Philippine growth unexpectedly accelerated to the fastest pace in almost three years, defying a regional slowdown as President Benigno Aquino boosted investment and state spending. The peso reversed its decline.
Gross domestic product rose 7.8 percent in the three months through March from a year earlier, compared with a revised 7.1 percent gain in the previous quarter, the National Statistical Coordination Board said in Manila today. The figure beat all estimates in a Bloomberg News survey of 22 economists, whose median was 6 percent.
The peso rebounded from an 11-month low after the data showed Philippine resilience to a cooling in Asian economies that prompted central banks in India, Vietnam and Thailand to cut interest rates this month. Aquino, who won control of Congress in May elections, has cracked down on corruption, narrowed the budget deficit, and procured the first investment-grade rankings from Fitch Ratings and Standard & Poor’s.
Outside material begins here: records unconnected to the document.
## main
module main #(
    parameter MAIN_DIV = 8,      
    parameter SCAN_DIV = 4       
)(
    input wire clk,
    input wire rst,    
    input wire btnC,   
    input wire btnL,   
    input wire btnR,   
    input wire [7:0] num1,   
    input wire [7:0] num2,   
    output wire [6:0] seg,            
    output wire [3:0] an,              
    output wire multiplicationFinished    
);
Size in the first run: roughly 2100 cells after synthesis, about 33 I/O pins, ~13000 µm² of cells after synthesis.
export LEC_CHECK = 0
export ABC_AREA = 1
export CAP_MARGIN = 40
export CORE_MARGIN = 2
export CORE_UTILIZATION = 29
export CTS_CLUSTER_DIAMETER = 164
export CTS_CLUSTER_SIZE = 96
export GPL_ROUTABILITY_DRIVEN = 1
export PLACE_DENSITY_LB_ADDON = 0.02
export SLEW_MARGIN = 15
create_clock -name core_clock -period 9.49 [get_ports {clk}]
run.sh (not shown) runs the stock make flow with config.mk's settings and CLKGATE_MAP_FILE=.
The first run ran to the end with violations: setup timing.
Next try:
- ABC_AREA: 1 -> 0
- CAP_MARGIN: 40 -> 0
- CELL_PAD_IN_SITES_DETAIL_PLACEMENT: default -> 1
- CORE_ASPECT_RATIO: default -> 0.84
- CORE_MARGIN: 2 -> 8
- CORE_UTILIZATION: 29 -> 53
- CTS_CLUSTER_DIAMETER: 164 -> 196
- CTS_CLUSTER_SIZE: 96 -> default
- GPL_ROUTABILITY_DRIVEN: 1 -> 0
- GPL_TIMING_DRIVEN: default -> 0
- HOLD_SLACK_MARGIN: default -> -0.1
- MAX_ROUTING_LAYER: default -> met5
- MIN_ROUTING_LAYER: default -> met2
- PLACE_DENSITY_LB_ADDON: 0.02 -> 0.17
Effect:
- This time the run stopped in global routing (5_1_grt)
- die size falls by 24%
- synthesized area rises by 20%
- synthesized cell count falls by 2.7%
Next try:
- ABC_AREA: 0 -> default
- CAP_MARGIN: 0 -> 15
- CELL_PAD_IN_SITES_DETAIL_PLACEMENT: 1 -> default
- CORE_ASPECT_RATIO: 0.84 -> default
- CORE_MARGIN: 8 -> 2
- CORE_UTILIZATION: 53 -> 40
- CTS_CLUSTER_DIAMETER: 196 -> default
- GPL_ROUTABILITY_DRIVEN: 0 -> default
- GPL_TIMING_DRIVEN: 0 -> default
- HOLD_SLACK_MARGIN: -0.1 -> default
- MAX_ROUTING_LAYER: met5 -> default
- MIN_ROUTING_LAYER: met2 -> default
- PLACE_DENSITY_LB_ADDON: 0.17 -> default
- clock period: 9.49 -> 20.0 ns (I/O delays scaled with it)
=>
- Now the flow completed with no timing, DRC or antenna violations
- area after synthesis stays the same
- die area is higher by 15%
- synthesized cell count stays the same
Next try:
- ABC_AREA: default -> 1
- CAP_MARGIN: 15 -> 20
- CORE_ASPECT_RATIO: default -> 0.76
- CORE_MARGIN: 2 -> 3
- CTS_CLUSTER_DIAMETER: default -> 240
- MAX_ROUTING_LAYER: default -> met4
- PLACE_DENSITY_LB_ADDON: default -> 0.03
The changed run ran to the end with no violations.
Clock skew came out higher by 0.0035 ns.
Sequential cell count does not change.
Clock power goes up slightly.
Setup slack improved by 5.1 ns.
Total power went up by a few percent.
Core utilization goes up by 1.7 points.
Next try:
- CELL_PAD_IN_SITES_DETAIL_PLACEMENT: default -> 2
- CORE_ASPECT_RATIO: 0.76 -> 1.1
- CORE_MARGIN: 3 -> 9
- CTS_CLUSTER_DIAMETER: 240 -> 310
- CTS_CLUSTER_SIZE: default -> 69
- HOLD_SLACK_MARGIN: default -> 0.15
- MIN_ROUTING_LAYER: default -> met2
- SETUP_SLACK_MARGIN: default -> 2.52
- SLEW_MARGIN: 15 -> 5
Outcome:
- The new run went through all stages and came out clean
- routed wire length rose by 98%
- critical path depth is higher by 4
- first-iteration DRC count came out higher to 6.9 times its value
Next try:
- CELL_PAD_IN_SITES_DETAIL_PLACEMENT: 2 -> default
- CORE_ASPECT_RATIO: 1.1 -> 1.97
- CORE_MARGIN: 9 -> 2
- CTS_CLUSTER_DIAMETER: 310 -> 389
- CTS_CLUSTER_SIZE: 69 -> 56
- HOLD_SLACK_MARGIN: 0.15 -> default
- MAX_ROUTING_LAYER: met4 -> default
- MIN_ROUTING_LAYER: met2 -> default
- PLACE_DENSITY_LB_ADDON: 0.03 -> default
- SETUP_SLACK_MARGIN: 2.52 -> default
- SLEW_MARGIN: 5 -> 30
Sequential share of layout area stays flat.
Cell count barely changes.
Global-route usage came out lower by 31 points.
Die size came out lower by roughly a tenth.
Count of clock-buffer cells in the layout came out higher by 1.

* * *

== oak ==
Starting RTL as in the previous note.
Settings: LEC_CHECK=0, ABC_AREA=1, CAP_MARGIN=20, CORE_MARGIN=2, CORE_UTILIZATION=67, CTS_CLUSTER_SIZE=72, SETUP_SLACK_MARGIN=-0.48, SLEW_MARGIN=20; clock period 8.97 ns.
In the summary table, oak is marked failed, with error GRT-0232 raised in global routing (5_1_grt).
“It’s showing domestic demand in the Philippines is very resilient in the face of slowing growth regionally,” said Trinh Nguyen, Hong Kong-based economist at HSBC Holdings Plc. “Government spending surprised on the upside, raising optimism that investment in the country is picking up.”
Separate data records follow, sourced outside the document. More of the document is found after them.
// alu_top
module alu_top(clk, a, b, op, out, carry_out, over_flow, zero);
For scale: roughly 640 cells after synthesis, ~110 flip-flops, roughly 0.0062 mm² of cells after synthesis.
Settings: LEC_CHECK=0, ABC_AREA=0, CAP_MARGIN=15, CELL_PAD_IN_SITES_DETAIL_PLACEMENT=1, CORE_ASPECT_RATIO=1.15, CORE_MARGIN=7, CORE_UTILIZATION=71, CTS_CLUSTER_DIAMETER=145, CTS_CLUSTER_SIZE=82, GPL_ROUTABILITY_DRIVEN=1, GPL_TIMING_DRIVEN=0, MAX_ROUTING_LAYER=met4, PLACE_DENSITY_LB_ADDON=0.07, SLEW_MARGIN=20, TNS_END_PERCENT=5; clock period 23.6 ns.
run.sh (not shown) runs the stock make flow with config.mk's settings and CLKGATE_MAP_FILE=.
The first run stopped in detailed placement.
Then changed:
--- a/flow/config.mk
+++ b/flow/config.mk
@@ -7,5 +7,4 @@
 export LEC_CHECK = 0
-export ABC_AREA = 0
-export CAP_MARGIN = 15
-export CELL_PAD_IN_SITES_DETAIL_PLACEMENT = 1
+export ABC_AREA = 1
+export CAP_MARGIN = 35
 export CORE_ASPECT_RATIO = 1.15
Result: The new run finished clean; die area went down by about 3%; synthesized area falls by 3.4%; synthesized cell count increases by 7.6%.
Then changed:
==> flow/config.mk (replaced) <==
export PLATFORM = sky130hd
export DESIGN_NAME = alu_top
export DESIGN_NICKNAME = alu_top
export VERILOG_FILES = /design/flow/design.v
export SDC_FILE = /design/flow/constraint.sdc
export NUM_CORES = 4
export LEC_CHECK = 0
export CAP_MARGIN = 20
export CORE_MARGIN = 2
export CORE_UTILIZATION = 40
export SLEW_MARGIN = 20
==> flow/constraint.sdc (replaced) <==
create_clock -name core_clock -period 14.2 [get_ports {clk}]
set_input_delay 2.8400 -clock core_clock [delete_from_list [all_inputs] [get_ports {clk}]]
set_output_delay 2.8400 -clock core_clock [all_outputs]
set_load 0.01 [all_outputs]
Worst setup slack is worse by 5.9 ns; sequential cell count does not change; power came out higher by well over a third; clock power came out higher to 2.5 times its value; routed wire length came out lower by roughly a tenth.
Then changed:
--- a/flow/config.mk
+++ b/flow/config.mk
@@ -8,2 +8,3 @@
 export CAP_MARGIN = 20
+export CELL_PAD_IN_SITES_DETAIL_PLACEMENT = 1
 export CORE_MARGIN = 2
@@ -11 +12,2 @@
 export SLEW_MARGIN = 20
+export TNS_END_PERCENT = 10
==> flow/constraint.sdc (replaced) <==
create_clock -name core_clock -period 14.5 [get_ports {clk}]
set_input_delay 2.9000 -clock core_clock [delete_from_list [all_inputs] [get_ports {clk}]]
set_output_delay 2.9000 -clock core_clock [all_outputs]
set_load 0.01 [all_outputs]
Routed wire length goes up by roughly a tenth.
Worst setup slack degrades by 0.0082 ns.
Total power goes down by a few percent.
Hold slack improves by 0.029 ns.
Design area goes down slightly.
Then changed:
--- a/flow/config.mk
+++ b/flow/config.mk
@@ -8,6 +8,4 @@
 export CAP_MARGIN = 20
-export CELL_PAD_IN_SITES_DETAIL_PLACEMENT = 1
 export CORE_MARGIN = 2
-export CORE_UTILIZATION = 40
+export CORE_UTILIZATION = 58
 export SLEW_MARGIN = 20
-export TNS_END_PERCENT = 10
==> flow/constraint.sdc (replaced) <==
create_clock -name core_clock -period 7.88 [get_ports {clk}]
set_input_delay 1.5760 -clock core_clock [delete_from_list [all_inputs] [get_ports {clk}]]
set_output_delay 1.5760 -clock core_clock [all_outputs]
set_load 0.01 [all_outputs]
Effect:
- Now the flow finished but failed the layout checks on negative setup slack
- critical path depth does not change
- power grows by about 80%
- wire length shrinks by 2.4%
- clock power grows by 33%
- final area grows by 5.3%
- worst setup slack is worse by 5.8 ns
- die size shrinks by about 30%
- count of clock-buffer cells in the layout grows by 1
- utilization grows by 28 points
Then changed:
--- a/flow/config.mk
+++ b/flow/config.mk
@@ -9,3 +9,3 @@
 export CORE_MARGIN = 2
-export CORE_UTILIZATION = 58
+export CORE_UTILIZATION = 40
 export SLEW_MARGIN = 20
==> flow/constraint.sdc (replaced) <==
create_clock -name core_clock -period 14.5 [get_ports {clk}]
set_input_delay 2.9000 -clock core_clock [delete_from_list [all_inputs] [get_ports {clk}]]
set_output_delay 2.9000 -clock core_clock [all_outputs]
set_load 0.01 [all_outputs]
Effect: With this change the flow completed without violations; routed wire length goes down by 8.9%; synthesized cell count is unchanged; die area goes up by 43%; critical path depth goes down by 1; final area goes down by 5.3%; power goes down by about 47%; flip-flop count is unchanged.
The peso closed 0.2 percent higher at 42.325 per dollar, according to prices from Tullett Prebon Plc. The Philippine Stock Exchange Index fell 3.8 percent on concern valuations are excessive after surging to a record earlier this month.
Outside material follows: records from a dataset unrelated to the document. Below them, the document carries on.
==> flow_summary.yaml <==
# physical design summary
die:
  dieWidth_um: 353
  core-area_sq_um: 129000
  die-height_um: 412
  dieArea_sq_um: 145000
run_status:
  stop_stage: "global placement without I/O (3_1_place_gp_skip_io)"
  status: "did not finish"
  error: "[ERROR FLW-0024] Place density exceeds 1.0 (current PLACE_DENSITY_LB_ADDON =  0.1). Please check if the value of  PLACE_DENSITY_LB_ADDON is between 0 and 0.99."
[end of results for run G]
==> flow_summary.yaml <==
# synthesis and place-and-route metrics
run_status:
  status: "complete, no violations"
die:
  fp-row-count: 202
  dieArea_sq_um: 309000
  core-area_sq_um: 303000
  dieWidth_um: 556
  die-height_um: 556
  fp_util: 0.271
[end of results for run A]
==> v34: inputs <==
==> flow/design.v (excerpt) <==
module gioco(
	i_ani_stb,														 
	i_clk,															 
	i_rst,															 
	i_animate,														 
	i_dx, 															 
	i_sx,																 
	i_start,															 
	o_x1_pal, o_x2_pal,											 
	o_y1_pal, o_y2_pal,
	o_x1_nav, o_x2_nav,											 
	o_y1_nav, o_y2_nav,
	bri1,bri2,bri3,bri4,bri5,bri6,bri7,bri8,bri9,bri10, 
	ok, ko,															 
	ff_life															 
);
Settings: LEC_CHECK=0, CAP_MARGIN=20, CORE_MARGIN=2, CORE_UTILIZATION=72, CTS_CLUSTER_DIAMETER=366, PLACE_DENSITY=0.42, SLEW_MARGIN=20, TNS_END_PERCENT=10; clock period 13.0 ns.
run.sh (not shown) runs the stock make flow with config.mk's settings and CLKGATE_MAP_FILE=.
==> v6: changes against v34 <==
--- a/flow/config.mk
+++ b/flow/config.mk
@@ -8,7 +8,6 @@
 export CAP_MARGIN = 20
 export CORE_MARGIN = 2
-export CORE_UTILIZATION = 72
-export CTS_CLUSTER_DIAMETER = 366
-export PLACE_DENSITY = 0.42
+export CORE_UTILIZATION = 58
+export CTS_CLUSTER_DIAMETER = 167
+export CTS_CLUSTER_SIZE = 100
 export SLEW_MARGIN = 20
-export TNS_END_PERCENT = 10
==> flow/constraint.sdc (replaced) <==
create_clock -name core_clock -period 24.0 [get_ports {i_clk}]
set_input_delay 4.8000 -clock core_clock [delete_from_list [all_inputs] [get_ports {i_clk}]]
set_output_delay 4.8000 -clock core_clock [all_outputs]
set_load 0.01 [all_outputs]
==> impl_metrics.env <==
# implementation run metrics
export IMPL_stop_stage="clock tree synthesis"
export IMPL_row_count=50
export IMPL_status="did not finish"
export IMPL_place_congestion=1.30
export IMPL_error_line="[ERROR DPL-0038] Utilization greater than 100%, impossible to legalize"
export IMPL_dp_slack_ns=-4.48
[end of results for v34]
==> impl_metrics.env <==
# physical design summary
export IMPL_status="no timing/DRC/antenna violations"
export IMPL_htreeDepth=3
export IMPL_hold_end="ff.o_red3[1]$_SDFFE_PP1P_"
export IMPL_row_count=56
export IMPL_place_congestion=1.05
export IMPL_dp_slack_ns=3.39
[end of results for v6]
Design audio_core, start of the top module:
module audio_core(
	input clk,          
	input rst,          
	input tick,         
	input tick_1m,      
	input [15:0] accel_z,     
	input accel_valid,        
	output wire beat,   
	output [7:0] LED,   
	input PB_PLY, 	     
	input [3:0]  VOL,	  
	output P,		     
	output [3:0] SEGA,  
	output [7:0] SEGD,  
	output [7:0] BPM,   
	input [15:0] DATA,	  
	output note_req,      
	output song_end       
	);
export LEC_CHECK = 0
export ABC_AREA = 1
export CAP_MARGIN = 20
export CORE_MARGIN = 2
export CORE_UTILIZATION = 52
export PLACE_DENSITY = 0.55
export SLEW_MARGIN = 20
create_clock -name core_clock -period 6.53 [get_ports {clk}]
run.sh (not shown) runs the stock make flow with config.mk's settings and CLKGATE_MAP_FILE=.
The starting point finished but failed the layout checks on negative setup slack.
Design SuperBallPickupMasterRotaryChampionDeluxe5, start of the top module:
module SuperBallPickupMasterRotaryChampionDeluxe5(
	input LeftA,
	input LeftB,
	input RightA,
	input RightB,
	input LeftA2,
	input LeftB2,
	input RightA2,
	input RightB2,
	input wire clk,			 
	input wire reset,			 
	output wire [6:0] seg,	 
	output wire [3:0] an,	 
	output wire dp,			 
	output wire [2:0] red,	 
	output wire [2:0] green, 
	output wire [1:0] blue,	 
	output wire hsync,		 
	output wire vsync,			 
	output resetOut
	);
Size in the first run: about 3100 cells after synthesis, ~33 I/O pins, ~29000 µm² of cells after synthesis.
Settings: LEC_CHECK=0, CAP_MARGIN=20, CORE_MARGIN=2, CORE_UTILIZATION=71, CTS_CLUSTER_DIAMETER=358, CTS_CLUSTER_SIZE=25, PLACE_DENSITY=0.65, SETUP_SLACK_MARGIN=-0.4, SLEW_MARGIN=20; clock period 8.69 ns.
run.sh (not shown) runs the stock make flow with config.mk's settings and CLKGATE_MAP_FILE=.
The starting point ran to the end with no violations.
Change:
--- a/flow/config.mk
+++ b/flow/config.mk
@@ -7,9 +7,7 @@
 export LEC_CHECK = 0
+export ABC_AREA = 1
 export CAP_MARGIN = 20
 export CORE_MARGIN = 2
-export CORE_UTILIZATION = 71
-export CTS_CLUSTER_DIAMETER = 358
-export CTS_CLUSTER_SIZE = 25
-export PLACE_DENSITY = 0.65
-export SETUP_SLACK_MARGIN = -0.4
+export CORE_UTILIZATION = 57
+export SETUP_SLACK_MARGIN = 1.63
 export SLEW_MARGIN = 20
==> flow/constraint.sdc (replaced) <==
create_clock -name core_clock -period 6.52 [get_ports {clk}]
set_input_delay 1.3040 -clock core_clock [delete_from_list [all_inputs] [get_ports {clk}]]
set_output_delay 1.3040 -clock core_clock [all_outputs]
set_load 0.01 [all_outputs]
Outcome: Setup slack loses 0.10 ns. Area after synthesis climbs by 8.3%. Cell area came out higher by 16%. Core utilization came out lower by 11 points. Hold slack gets worse by 0.0043 ns. Routed wire length came out higher by 15%. Global-route usage decreases by 4.1 points. First-iteration DRC count shrinks by 12%. Critical path depth increases by 7. Via count rises by 19%.
Change:
--- a/flow/config.mk
+++ b/flow/config.mk
@@ -7,7 +7,6 @@
 export LEC_CHECK = 0
-export ABC_AREA = 1
 export CAP_MARGIN = 20
 export CORE_MARGIN = 2
-export CORE_UTILIZATION = 57
-export SETUP_SLACK_MARGIN = 1.63
+export CORE_UTILIZATION = 40
+export SETUP_SLACK_MARGIN = 0.77
 export SLEW_MARGIN = 20
==> flow/constraint.sdc (replaced) <==
create_clock -name core_clock -period 10.1 [get_ports {clk}]
set_input_delay 2.0200 -clock core_clock [delete_from_list [all_inputs] [get_ports {clk}]]
set_output_delay 2.0200 -clock core_clock [all_outputs]
set_load 0.01 [all_outputs]
=>
- The changed run ran to the end with no violations
- combinational power goes down by about 43%
- wire length goes down by 11%
- final cell count goes down by about 18%
- count of clock-buffer cells in the layout goes down by 10
- power goes down by 36%
- via count goes down by about 20%
- clock skew goes up by 0.0077 ns
- die size goes up by about 30%
- global-route usage goes down by 8.5 points
- worst hold slack is worse by 0.0046 ns
- worst setup slack is better by 1.0 ns
Change:
--- a/flow/config.mk
+++ b/flow/config.mk
@@ -10,3 +10,2 @@
 export CORE_UTILIZATION = 40
-export SETUP_SLACK_MARGIN = 0.77
 export SLEW_MARGIN = 20
==> flow/constraint.sdc (replaced) <==
create_clock -name core_clock -period 20.0 [get_ports {clk}]
set_input_delay 4.0000 -clock core_clock [delete_from_list [all_inputs] [get_ports {clk}]]
set_output_delay 4.0000 -clock core_clock [all_outputs]
set_load 0.01 [all_outputs]
=> Die size does not change. Wire length barely changes. Non-clock buffer count drops by 3.

========
Starting RTL as in the previous note.
make LEC_CHECK=0 ABC_AREA=1 CAP_MARGIN=20 CORE_MARGIN=2 CORE_UTILIZATION=72 MAX_ROUTING_LAYER=met4 PLACE_DENSITY_LB_ADDON=0.01 SETUP_SLACK_MARGIN=1.69 SLEW_MARGIN=20 finish   # period 5.8 ns
The starting point completed without violations.
Then changed:
Settings changed: MAX_ROUTING_LAYER met4 to unset, PLACE_DENSITY_LB_ADDON 0.01 to unset, SETUP_SLACK_MARGIN 1.69 to unset.
Clock period 5.8 ns to 10.4 ns, I/O delays scaled along.
Outcome: Wire length decreases by 5.6%; clock-buffer cell count decreases by 1; setup slack is better by 2.8 ns.
Then changed:
Settings changed: ABC_AREA 1 to unset, CORE_UTILIZATION 72 to 35.
Clock period 10.4 ns to 10.1 ns, I/O delays scaled along.
Die size grows by well over a third. Register-to-register slack degrades by 1.1 ns. Clock-buffer cell count grows by 5. Synthesized area decreases by a little under a tenth. First-iteration DRC count is lower by well over a third. Wire length went down by a little under a tenth. Core utilization shrinks by 40 points. Power went up by a few percent. Sequential cell count stays the same. Sequential share of layout area rose by 1.6 points.
Power figures rest on the tool's default switching activity, not on a simulated workload.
Philippine growth in the last quarter was the fastest among 11 Asian economies that have reported data, outpacing China for the first time since at least the first three months of 1994, according to Bloomberg data. The Southeast Asian nation’s full-year expansion last exceeded China’s in 1989, IMF data showed.
Aquino has raised levies on tobacco and liquor, pursued tax evaders and is seeking more than $17 billion in infrastructure investments to increase revenues and create jobs. Companies including San Miguel Corp., Ayala Corp. and JG Summit Holdings Inc. are bidding for the nation’s airport and railway projects.
The economy grew 2.2 percent in the three months through March from the previous period. Investment surged 47.7 percent from a year earlier, compared with a 9.5 percent gain in the previous period. Household consumption increased 5.1 percent and government spending rose 13.2 percent, today’s report showed.
The nation is moving at a “new growth trajectory” and the government is committed to ensure stability as it sees the risk of attracting “too much flows,” Economic Planning Secretary Arsenio Balisacan said at a briefing today.
Bangko Sentral ng Pilipinas, which has held borrowing costs at a record-low 3.5 percent for four meetings, has cut the rate on its special deposit accounts three times this year to 2 percent as it stepped up efforts to curb capital inflows.
Inflation isn’t likely to pick up soon, Balisacan said. Consumer-price gains eased to a 13-month low in April, rising 2.6 percent from a year earlier.
“We have ample policy space to address any immediate price pressures that may arise,” BSP Governor Amando Tetangco said today. The central bank doesn’t see inflation breaching the target of 3 percent to 5 percent over its policy horizon of two years, given recent levels and projections, he said.
The government is sticking to its growth target of 6 percent to 7 percent this year, even as weakening exports are likely to persist, Balisacan said. Overseas shipments, which make up the equivalent of about 30 percent of the economy, fell 7 percent last quarter from a year earlier, data showed.